In the early-1990s, WDUV relocated its frequency to 103.5 FM to improve its coverage area in the Tampa Bay area. By the mid-1990s, WDUV was acquired by Jacor Broadcasting (since absorbed by Clear Channel Communications). The studios were relocated to St. Petersburg. As recently as 1997, WDUV continued to play about 50% instrumental music and 50% vocals, one of the last stations to play that many instrumental titles.

===Frequency swap===
On April 5, 1999, at midnight, WDUV swapped its frequency with classic rock station WTBT, moving from 103.5 to 105.5 FM. However, both frequencies would retain their transmitting locations and cities of license. After the swap, WDUV became licensed to New Port Richey with transmitting facilities in Holiday, while WTBT, whose transmitter was located in Riverview, became licensed to Bradenton. (WTBT, now WFUS, has since been relicensed to Gulfport.) While the new WDUV's transmitter is more powerful, it is also further away from the population center of the Tampa-St. Petersburg-Clearwater radio market than WDUV's former transmitter. Because WDUV is aimed at an older audience, Cox saw more potential gain with WTBT at 103.5.

Shortly after the swap, Clear Channel sold WDUV to its present owner, Cox Radio. Cox is based in Atlanta and has holdings in radio, television, cable and newspapers.

===Format evolution===
Currently, the station specializes in playing an oldies-based soft adult contemporary format, described on the air as "Continuous Lite Favorites." Since the early 2000s, the station's music mix has evolved from an "easy listening" format featuring a sprinkling of "adult standards" artists such as Frank Sinatra, Barbra Streisand, and Nat "King" Cole. It has transitioned its current direction of softer hits from chiefly the 1970s to the 1990s with most of the focus on the 1980s. Artists frequently heard on the station include Stevie Wonder, Elton John, Whitney Houston, Billy Joel, Kool and the Gang, Fleetwood Mac, Phil Collins, Madonna, Hall & Oates, Michael Jackson, and The Eagles.

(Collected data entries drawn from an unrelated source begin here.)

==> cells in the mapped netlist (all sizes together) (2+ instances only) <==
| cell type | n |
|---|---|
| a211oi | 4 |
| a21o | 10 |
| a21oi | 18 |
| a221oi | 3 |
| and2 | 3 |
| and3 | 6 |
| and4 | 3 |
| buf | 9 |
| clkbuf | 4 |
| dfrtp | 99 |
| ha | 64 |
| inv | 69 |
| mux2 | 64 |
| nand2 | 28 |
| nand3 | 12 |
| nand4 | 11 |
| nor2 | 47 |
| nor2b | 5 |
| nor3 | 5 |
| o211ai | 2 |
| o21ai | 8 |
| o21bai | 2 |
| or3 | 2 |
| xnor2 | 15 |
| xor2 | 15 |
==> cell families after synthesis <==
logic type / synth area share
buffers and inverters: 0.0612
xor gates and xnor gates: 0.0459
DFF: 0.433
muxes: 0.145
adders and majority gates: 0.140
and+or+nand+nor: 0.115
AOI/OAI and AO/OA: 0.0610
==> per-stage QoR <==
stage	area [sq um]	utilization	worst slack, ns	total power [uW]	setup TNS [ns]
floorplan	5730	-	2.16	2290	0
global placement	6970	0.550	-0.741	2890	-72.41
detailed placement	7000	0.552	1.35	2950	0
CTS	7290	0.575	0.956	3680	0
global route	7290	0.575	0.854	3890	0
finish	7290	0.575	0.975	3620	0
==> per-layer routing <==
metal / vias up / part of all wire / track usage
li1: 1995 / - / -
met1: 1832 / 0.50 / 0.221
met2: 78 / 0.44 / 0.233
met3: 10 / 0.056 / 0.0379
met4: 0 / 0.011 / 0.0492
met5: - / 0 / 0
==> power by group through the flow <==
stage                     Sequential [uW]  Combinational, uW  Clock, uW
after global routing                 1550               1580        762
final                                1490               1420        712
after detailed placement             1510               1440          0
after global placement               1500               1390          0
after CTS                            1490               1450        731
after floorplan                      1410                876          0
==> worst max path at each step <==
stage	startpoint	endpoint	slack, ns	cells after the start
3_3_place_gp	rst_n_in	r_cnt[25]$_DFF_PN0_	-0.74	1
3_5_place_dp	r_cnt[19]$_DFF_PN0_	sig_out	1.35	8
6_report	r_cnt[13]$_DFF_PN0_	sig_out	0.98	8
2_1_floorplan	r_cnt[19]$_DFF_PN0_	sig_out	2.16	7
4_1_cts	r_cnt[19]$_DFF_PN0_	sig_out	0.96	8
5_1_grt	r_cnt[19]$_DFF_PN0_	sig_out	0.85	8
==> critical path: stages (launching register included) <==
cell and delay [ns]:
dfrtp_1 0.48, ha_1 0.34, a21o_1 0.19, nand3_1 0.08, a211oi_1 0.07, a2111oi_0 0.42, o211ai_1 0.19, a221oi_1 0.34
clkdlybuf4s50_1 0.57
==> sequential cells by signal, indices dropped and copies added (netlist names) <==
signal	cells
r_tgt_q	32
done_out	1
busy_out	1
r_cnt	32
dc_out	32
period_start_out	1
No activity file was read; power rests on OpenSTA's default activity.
===== src/rtl/rv32i_types.sv =====
// Shared types for the multiply/divide unit: operation encoding and controller states.
package rv32i_types;

  typedef enum logic [2:0] {
    MOP_MUL    = 3'd0,
    MOP_MULH   = 3'd1,
    MOP_MULHSU = 3'd2,
    MOP_MULHU  = 3'd3,
    MOP_DIV    = 3'd4,
    MOP_DIVU   = 3'd5,
    MOP_REM    = 3'd6,
    MOP_REMU   = 3'd7
  } mult_ops;

  typedef enum logic [1:0] {
    IDLE = 2'd0,
    MUL  = 2'd1,
    DIV  = 2'd2,
    DONE = 2'd3
  } mdu_state_t;

endpackage


===== src/rtl/radix2_divider.sv =====
// Unsigned radix-2 restoring divider; one quotient bit per cycle, first bit taken on the start edge.
module radix2_divider #(
  parameter int XLEN = 32
) (
  input  logic            clk,
  input  logic            rst_n,
  input  logic            start,
  input  logic [XLEN-1:0] dividend,
  input  logic [XLEN-1:0] divisor,
  output logic            busy,
  output logic            done,
  output logic [XLEN-1:0] quotient,
  output logic [XLEN-1:0] remainder
);

  localparam int CNT_W = $clog2(XLEN + 1);

  logic [XLEN-1:0]  rem_q, rem_d, quo_q, quo_d, dvs_q, dvs_d;
  logic [CNT_W-1:0] cnt_q, cnt_d;
  logic             busy_q, busy_d, done_q, done_d;

  logic [XLEN-1:0]  src_rem, src_quo, src_dvs, rem_step, quo_step;
  logic [XLEN:0]    shifted, diff;
  logic             take;

  // Start feeds the step logic directly so the load edge already resolves the top quotient bit.
  always_comb begin
    src_rem  = start ? '0 : rem_q;
    src_quo  = start ? dividend : quo_q;
    src_dvs  = start ? divisor : dvs_q;
    shifted  = {src_rem, src_quo[XLEN-1]};
    diff     = shifted - {1'b0, src_dvs};
    take     = ~diff[XLEN];
    rem_step = take ? diff[XLEN-1:0] : shifted[XLEN-1:0];
    quo_step = {src_quo[XLEN-2:0], take};
  end

  always_comb begin
    rem_d  = rem_q;
    quo_d  = quo_q;
    dvs_d  = dvs_q;
    cnt_d  = cnt_q;
    busy_d = busy_q;
    done_d = 1'b0;
    if (start) begin
      rem_d  = rem_step;
      quo_d  = quo_step;
      dvs_d  = divisor;
      cnt_d  = CNT_W'(XLEN - 1);
      busy_d = 1'b1;
    end else if (busy_q) begin
      rem_d = rem_step;
      quo_d = quo_step;
      cnt_d = cnt_q - CNT_W'(1);
      if (cnt_q == CNT_W'(1)) begin
        busy_d = 1'b0;
        done_d = 1'b1;
      end
    end
  end

  always_ff @(posedge clk or negedge rst_n) begin
    if (!rst_n) begin
      rem_q  <= '0;
      quo_q  <= '0;
      dvs_q  <= '0;
      cnt_q  <= '0;
      busy_q <= 1'b0;
      done_q <= 1'b0;
    end else begin
      rem_q  <= rem_d;
      quo_q  <= quo_d;
      dvs_q  <= dvs_d;
      cnt_q  <= cnt_d;
      busy_q <= busy_d;
      done_q <= done_d;
    end
  end

  assign busy      = busy_q;
  assign done      = done_q;
  assign quotient  = quo_q;
  assign remainder = rem_q;

endmodule


===== src/rtl/mult_div_unit.sv =====
// Single-issue M-extension unit: pipelined multiply, iterative divide, one-cycle CDB broadcast.
// state | meaning
// IDLE  | ready for an issue
// MUL   | product registered, waiting out the multiply latency
// DIV   | divider iterating on operand magnitudes
// DONE  | result broadcast on the mul lane for one cycle
module mult_div_unit
  import rv32i_types::*;
#(
  parameter int XLEN          = 32,
  parameter int ROB_IDX_WIDTH = 5,
  parameter int MUL_LAT       = 3
) (
  input  logic                     clk,
  input  logic                     rst,
  input  logic                     flush,
  input  logic                     issue_valid,
  input  mult_ops                  issue_multop,
  input  logic [XLEN-1:0]          issue_rs1_data,
  input  logic [XLEN-1:0]          issue_rs2_data,
  input  logic [4:0]               issue_rd_addr,
  input  logic [ROB_IDX_WIDTH-1:0] issue_rd_rob_idx,
  output logic                     issue_ready,
  output logic                     mul_valid,
  output logic [XLEN-1:0]          mul_data,
  output logic [4:0]               mul_rd_addr,
  output logic [ROB_IDX_WIDTH-1:0] mul_rob_idx
);

  localparam int CNT_W = $clog2(MUL_LAT + 1);
  localparam logic [CNT_W-1:0] MUL_CNT_INIT = CNT_W'(MUL_LAT - 2);

  mdu_state_t               state_q, state_d;
  mult_ops                  op_q, op_d;
  logic [4:0]               rd_q, rd_d;
  logic [ROB_IDX_WIDTH-1:0] rob_q, rob_d;
  logic [2*XLEN-1:0]        prod_q, prod_d;
  logic [CNT_W-1:0]         cnt_q, cnt_d;
  logic                     q_neg_q, q_neg_d, r_neg_q, r_neg_d;
  logic [XLEN-1:0]          result_q, result_d;

  logic              accept, issue_is_div, issue_is_rem, signed_div;
  logic              a_neg, b_neg, a_sx, b_sx, div_by_zero, div_ovf;
  logic [XLEN-1:0]   a_mag, b_mag, quo_fix, rem_fix;
  logic [2*XLEN-1:0] a_ext, b_ext, prod_full;
  logic              div_start, div_busy, div_done;
  logic [XLEN-1:0]   div_quotient, div_remainder;

  assign issue_ready = (state_q == IDLE);
  assign accept      = issue_valid && issue_ready && !flush;

  always_comb begin
    issue_is_div = issue_multop inside {MOP_DIV, MOP_DIVU, MOP_REM, MOP_REMU};
    issue_is_rem = issue_multop inside {MOP_REM, MOP_REMU};
    signed_div   = issue_multop inside {MOP_DIV, MOP_REM};
    a_neg        = signed_div && issue_rs1_data[XLEN-1];
    b_neg        = signed_div && issue_rs2_data[XLEN-1];
    a_mag        = a_neg ? -issue_rs1_data : issue_rs1_data;
    b_mag        = b_neg ? -issue_rs2_data : issue_rs2_data;
    div_by_zero  = (issue_rs2_data == '0);
    div_ovf      = signed_div && (issue_rs1_data == {1'b1, {(XLEN-1){1'b0}}})
                   && (issue_rs2_data == '1);
    // Sign-extending to the full product width makes one unsigned multiply cover all signedness mixes.
    a_sx         = (issue_multop == MOP_MULH || issue_multop == MOP_MULHSU) && issue_rs1_data[XLEN-1];
    b_sx         = (issue_multop == MOP_MULH) && issue_rs2_data[XLEN-1];
    a_ext        = {{XLEN{a_sx}}, issue_rs1_data};
    b_ext        = {{XLEN{b_sx}}, issue_rs2_data};
    prod_full    = a_ext * b_ext;
    quo_fix      = q_neg_q ? -div_quotient : div_quotient;
    rem_fix      = r_neg_q ? -div_remainder : div_remainder;
  end

  radix2_divider #(.XLEN(XLEN)) u_divider (
    .clk       (clk),
    .rst_n     (rst),
    .start     (div_start),
    .dividend  (a_mag),
    .divisor   (b_mag),
    .busy      (div_busy),
    .done      (div_done),
    .quotient  (div_quotient),
    .remainder (div_remainder)
  );

  always_comb begin
    state_d   = state_q;
    op_d      = op_q;
    rd_d      = rd_q;
    rob_d     = rob_q;
    prod_d    = prod_q;
    cnt_d     = cnt_q;
    q_neg_d   = q_neg_q;
    r_neg_d   = r_neg_q;
    result_d  = result_q;
    div_start = 1'b0;
    unique case (state_q)
      IDLE: begin
        if (accept) begin
          op_d  = issue_multop;
          rd_d  = issue_rd_addr;
          rob_d = issue_rd_rob_idx;
          if (!issue_is_div) begin
            prod_d  = prod_full;
            cnt_d   = MUL_CNT_INIT;
            state_d = MUL;
          end else if (div_by_zero) begin
            result_d = issue_is_rem ? issue_rs1_data : '1;
            state_d  = DONE;
          end else if (div_ovf) begin
            result_d = issue_is_rem ? '0 : issue_rs1_data;
            state_d  = DONE;
          end else begin
            div_start = 1'b1;
            q_neg_d   = a_neg ^ b_neg;
            r_neg_d   = a_neg;
            state_d   = DIV;
          end
        end
      end
      MUL: begin
        if (cnt_q == '0) begin
          result_d = (op_q == MOP_MUL) ? prod_q[XLEN-1:0] : prod_q[2*XLEN-1:XLEN];
          state_d  = DONE;
        end else begin
          cnt_d = cnt_q - CNT_W'(1);
        end
      end
      DIV: begin
        if (div_done) begin
          result_d = (op_q inside {MOP_REM, MOP_REMU}) ? rem_fix : quo_fix;
          state_d  = DONE;
        end else if (!div_busy) begin
          // Divider lost its operation (never expected); drop back rather than hang.
          state_d = IDLE;
        end
      end
      DONE:    state_d = IDLE;
      default: state_d = IDLE;
    endcase
    if (flush) state_d = IDLE;
  end

  always_ff @(posedge clk or negedge rst) begin
    if (!rst) begin
      state_q  <= IDLE;
      op_q     <= MOP_MUL;
      rd_q     <= '0;
      rob_q    <= '0;
      prod_q   <= '0;
      cnt_q    <= '0;
      q_neg_q  <= 1'b0;
      r_neg_q  <= 1'b0;
      result_q <= '0;
    end else begin
      state_q  <= state_d;
      op_q     <= op_d;
      rd_q     <= rd_d;
      rob_q    <= rob_d;
      prod_q   <= prod_d;
      cnt_q    <= cnt_d;
      q_neg_q  <= q_neg_d;
      r_neg_q  <= r_neg_d;
      result_q <= result_d;
    end
  end

  assign mul_valid   = (state_q == DONE) && !flush;
  assign mul_data    = mul_valid ? result_q : '0;
  assign mul_rd_addr = mul_valid ? rd_q : '0;
  assign mul_rob_idx = mul_valid ? rob_q : '0;

endmodule


===== config.mk =====
export PLATFORM = sky130hd
export DESIGN_NAME = mult_div_unit
export DESIGN_NICKNAME = d
export VERILOG_FILES = /design/src/rtl/rv32i_types.sv /design/src/rtl/radix2_divider.sv /design/src/rtl/mult_div_unit.sv
export SDC_FILE = /design/constraint.sdc
export NUM_CORES = 2
export LEC_CHECK = 0
export ABC_AREA = 1
export CAP_MARGIN = 20
export CORE_ASPECT_RATIO = 1.75
export CORE_MARGIN = 5
export CORE_UTILIZATION = 40
export DETAILED_ROUTE_END_ITERATION = 8
export GPL_TIMING_DRIVEN = 0
export PLACE_DENSITY = 0.6
export SETUP_SLACK_MARGIN = 0.2
export SLEW_MARGIN = 20
export SYNTH_ARGS = -nofsm -noshare
export SYNTH_HDL_FRONTEND = slang
export SYNTH_SLANG_ARGS = --single-unit

===== constraint.sdc =====
create_clock -name clk -period 8.5 [get_ports clk]
set_clock_uncertainty 0.15 [all_clocks]
set_input_delay 0.85 -clock clk [delete_from_list [all_inputs] [get_ports clk]]
set_output_delay 0.85 -clock clk [all_outputs]
set_load 0.02 [all_outputs]

==> results.rst <==
.. list-table::
   :header-rows: 1

   * - Metric
     - Value
   * - Most common cell after layout, fill and taps aside
     - nand2_1
   * - Share of the clock period used by the worst path
     - 0.976
   * - Unrepaired setup endpoints after global routing
     - yes
   * - Clock slew seen by the registers of the worst setup and hold paths
     - 0.07 ns
   * - Placer's final routability congestion estimate
     - 1.07
   * - Effective utilization at floorplan
     - 0.401
   * - Stage delay of the slowest cell on the critical path
     - around 0.83 ns
   * - Part of the Yosys area used for sequential elements
     - 0.0964
   * - Total nets after synthesis
     - a little over 9000
   * - Number of nets with antenna violations after detailed routing
     - 0
   * - Post-synthesis cell type count
     - 55
   * - Antenna violations before repair
     - 20
   * - Final cell count without fillers
     - 9792
   * - Max clock buf depth
     - 3
   * - Global route overflow
     - 0
   * - Layout cells sized above 1
     - 0.0829
   * - Max-Slew Margin vs Limit
     - 0.0978
   * - TritonCTS Buffers
     - 21
   * - Crit path max fanout
     - 10
   * - Most Frequent Cell on Critical Path
     - fa_1
   * - Seq cells post-synth
     - 219
   * - Outcome
     - finished clean
   * - Average routed wire per standard cell
     - 29.3 um
   * - Fmax
     - about 120 MHz
   * - Worst Setup Slack, final
     - 0.206 ns
   * - Crit end category
     - flip-flop
   * - CTS tree
     - built
   * - Drt first pass iters
     - 7
   * - CP startpoint
     - issue_rs1_data[4]
   * - Drt via density
     - 5.38
   * - Classification of the worst-slack hold path
     - input pin to async pin
   * - Routed WL
     - around 290000 um
   * - Worst setup timing slack at the placement stage
     - -3.13 ns
   * - Clk Latency, worst-skew pair
     - 0.59 ns
   * - Total global-route track usage
     - 0.380
   * - Clock Tree Root
     - clkbuf_16
   * - Average cell area after synthesis
     - between 7 and 8 sq um
   * - Cell family with most CP delay
     - adder cells
   * - Number of global-route vias before repair
     - 56700
   * - Placement row count
     - 183
   * - FFs w/ async S/R, synth
     - 1.00
   * - Period minus WS final
     - roughly 8.3 ns
   * - Critical path required time
     - 8.87 ns
   * - Starting DRC count in detailed routing
     - 3713
   * - Remaining DRCs
     - 0
   * - Most frequent cells in the layout
     - 2054 x nand2_1, 1884 x inv_1, 1097 x fa_1
   * - Maximum number of pins on one net before global-route repair
     - 91
   * - Number of buffer cells added on primary ports
     - 86
   * - WS Path Type
     - input pin to flip-flop
   * - Post-synthesis cell count
     - between 7000 and 8000
   * - Transition time at the pin with the least slew margin
     - 1.34 ns
   * - Crit path arrival time
     - 8.66 ns
   * - Max Transition Viols Final
     - 0
   * - Worst reg2reg startpoint
     - state_q[0]
   * - Combined area of all synthesized cells
     - 56900 sq um
   * - Area of the core region
     - between 100000 and 150000 sq um
   * - Total via count after detailed routing
     - 52700
   * - # nets final
     - 9377
   * - Multi-input gate area
     - 43900 sq um
   * - Worst path slowest cell
     - clkbuf_1
   * - Count of flip-flops with a built-in enable after synthesis
     - 0
   * - Wire length of the first global-routing pass
     - around 400000 um
   * - Die outline area
     - 150000 sq um
   * - Die outline height
     - 509 um
   * - WP buf/inv
     - 7
   * - Cell count after placement
     - around 9700
   * - Chip width
     - a little under 300 um
   * - Signed area change from the synthesized netlist to the final layout
     - 12.1%
   * - H-tree level count
     - 1
   * - Worst hold slack
     - around 0.022 ns
   * - Sinks on Clock Net
     - 219
   * - Yosys Warn Count
     - 0
   * - Count of endpoints failing setup in the final report
     - 0
   * - Hold violation total from the final report
     - 0
   * - Ports placed on the boundary
     - 125
   * - Element type at the critical path start
     - input pin
   * - FF/Latch Area
     - 5480 sq um
   * - Final HPWL DP
     - 244000 um
   * - Most frequently used flop master after synthesis
     - dfrtp_1
   * - Filler cell count in the final layout
     - 14800
   * - Max-Cap Viols
     - 0
## sequential cells by signal, summed over array words and instances, names as in the netlist, 3 cells and up
register	count
u_divider.cnt_q	6
result_q	32
u_divider.dvs_q	32
u_divider.quotient	32
rd_q	5
op_q	3
prod_q	64
rob_q	5
u_divider.remainder	32
## per-layer routing
layer	global-route usage	vias up	wire, um
li1	-	23000	-
met1	0.365	26300	88600
met4	0.393	4	41000
met3	0.0568	1104	16100
met2	0.665	2362	141000
met5	0	-	14
## area by class of cell
class / count / share of cell area
multi-input cells: 5214 / 0.688
inverters: 1930 / 0.114
flip-flops and latches: 219 / 0.0860
plain buffers: 371 / 0.0392
well taps: 1850 / 0.0363
repair buffers: 156 / 0.0240
clock buffers: 23 / 0.00852
clock inverters: 15 / 0.00287
diodes: 14 / 0.000550
## cells by family (layout without fill, tap and decap cells)
group | count (synthesis) | count (layout) | share of synthesized area
fa+ha+maj | 1389 | 1389 | 0.454
buf+inv | 2301 | 2495 | 0.155
compound gates | 640 | 640 | 0.0593
xor+xnor | 98 | 98 | 0.0151
other cells | 0 | 14 | 0
flops | 219 | 219 | 0.0964
simple gates | 3087 | 3087 | 0.220
## cells in the mapped netlist, drive strengths merged, types with 3 or more instances
cell | n | area (sq um)
nand2 | 2078 | 7820
inv | 1923 | 7220
fa | 1126 | 22500
nor2 | 503 | 1940
o21ai | 386 | 1940
nand3 | 343 | 1750
ha | 257 | 3220
dfrtp | 219 | 5480
buf | 214 | 1000
a21oi | 178 | 891
clkbuf | 157 | 589
nand4 | 62 | 403
xor2 | 55 | 482
nor3 | 45 | 230
xnor2 | 43 | 377
or2 | 26 | 163
o211ai | 21 | 158
a31oi | 20 | 125
nand3b | 14 | 105
nor4 | 9 | 56.3
a21o | 7 | 52.6
clkinv | 7 | 26.3
o21bai | 7 | 52.6
o22ai | 7 | 43.8
maj3 | 6 | 60.1
o31ai | 4 | 30.0
and3 | 3 | 18.8
## repair_timing
action                     in CTS  in global routing
setup buffers                  37                 29
hold buffers                    0                  0
pin swaps                      21                 62
setup endpoints to repair      49                 38
gates resized for setup       576                281
## worst paths after layout
path                                                 to  slack, ns  cells after the start
worst max-delay path                         prod_q[51]       0.21                     26
worst min-delay path                            rd_q[2]       0.02                      1
worst max register to register  u_divider.remainder[19]       2.55                     23
worst min register to register             result_q[12]       0.33                      2
max in group asynchronous       u_divider.remainder[17]       7.32                      2
min in group clk                           result_q[12]       0.33                      2
## worst reg2reg max path, cell delays in order, from the launching register on
cell and delay [ns]:
dfrtp_1 0.42, inv_1 0.12, ha_1 0.30, nand3_1 0.35
inv_1 0.48, nand4_4 0.38, inv_2 0.30, clkbuf_1 0.61
nand3_1 0.21, nand2_1 0.14, inv_1 0.09, ha_1 0.36
nand2_1 0.12, nor2_1 0.26, nor3b_1 0.62, nand2_1 0.11
nand2_1 0.23, nand2_1 0.11, nand2_1 0.07, nand2_1 0.05
nand2_1 0.11, nand3_1 0.10, nand3_1 0.10, nand2_1 0.05
## stage by stage
stage               cell area (sq um)   util  TNS [ns]
finish                          63700  0.450         0
detailed placement              60200  0.425   -104.19
floorplan                       56900      -         0
global route                    63700  0.450         0
CTS                             62700  0.443         0
global placement                60100  0.424   -849.38
Power is not shown: default switching activity piles up to over one toggle a cycle in this logic, so the estimate is an artifact.
--- config.mk ---
export PLATFORM = sky130hd
export DESIGN_NAME = seg_scan_driver
export DESIGN_NICKNAME = d
export VERILOG_FILES = /design/src/rtl/seg_scan_driver.sv
export SDC_FILE = /design/constraint.sdc
export NUM_CORES = 1
export LEC_CHECK = 0
export CAP_MARGIN = 20
export CELL_PAD_IN_SITES_DETAIL_PLACEMENT = 0
export CELL_PAD_IN_SITES_GLOBAL_PLACEMENT = 1
export CORE_MARGIN = 3
export CORE_UTILIZATION = 46
export CTS_BUF_LIST = sky130_fd_sc_hd__clkbuf_16
export DETAILED_ROUTE_END_ITERATION = 10
export GPL_TIMING_DRIVEN = 0
export PLACE_DENSITY_LB_ADDON = 0.1
export REMOVE_ABC_BUFFERS = 1
export SLEW_MARGIN = 30
export SYNTH_ARGS = -nofsm -noshare
export SYNTH_HDL_FRONTEND = slang
export SYNTH_SLANG_ARGS = --single-unit
--- constraint.sdc ---
create_clock -name clk -period 3 [get_ports clk]
set_input_delay 0.6 -clock clk [delete_from_list [all_inputs] [get_ports clk]]
set_output_delay 0.6 -clock clk [all_outputs]
set_load 0.01 [all_outputs]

The station's former "super-soft" format featured one or two smooth jazz instrumentals each hour, as a reminder of its past instrumental beautiful music format. With the purge of the "adult standards" artists from the station's playlist and the addition of some more recent and more upbeat songs, the smooth jazz instrumentals were also dropped. The station rarely plays any song recorded after 2000, to avoid overlapping with co-owned adult contemporary music station WWRM 94.9, whose format is more contemporary.

== Programming ==
WDUV is one of the highest-rated radio stations in a large market. WDUV is consistently number one in Tampa Bay, often with double the listeners of the number two station, according to Nielsen Audio, a noted radio ratings firm. WDUV's success prompted owner Cox Radio to put the same format on multiple of its other FM stations, some notable examples being WFEZ in Miami and WEZI in Jacksonville.

WDUV's popular morning show, which airs from 6 to 10 a.m., was hosted by veteran radio personality Dick Ring until he left the station on April 27, 2012. The following Monday, Ring, who retired to North Carolina, was replaced by Ann Kelly, the then-afternoon drive time host for WWRM. Mike Kruz is heard in middays and Kristy Knight in afternoons. The station airs the syndicated Delilah show in the evening. The rest of the hours are automated and without DJs, which was how WDUV operated since its origins as an easy listening station. Most pre-recorded liners simply tell listeners that they are hearing "105.5 The Dove," with little other dialogue.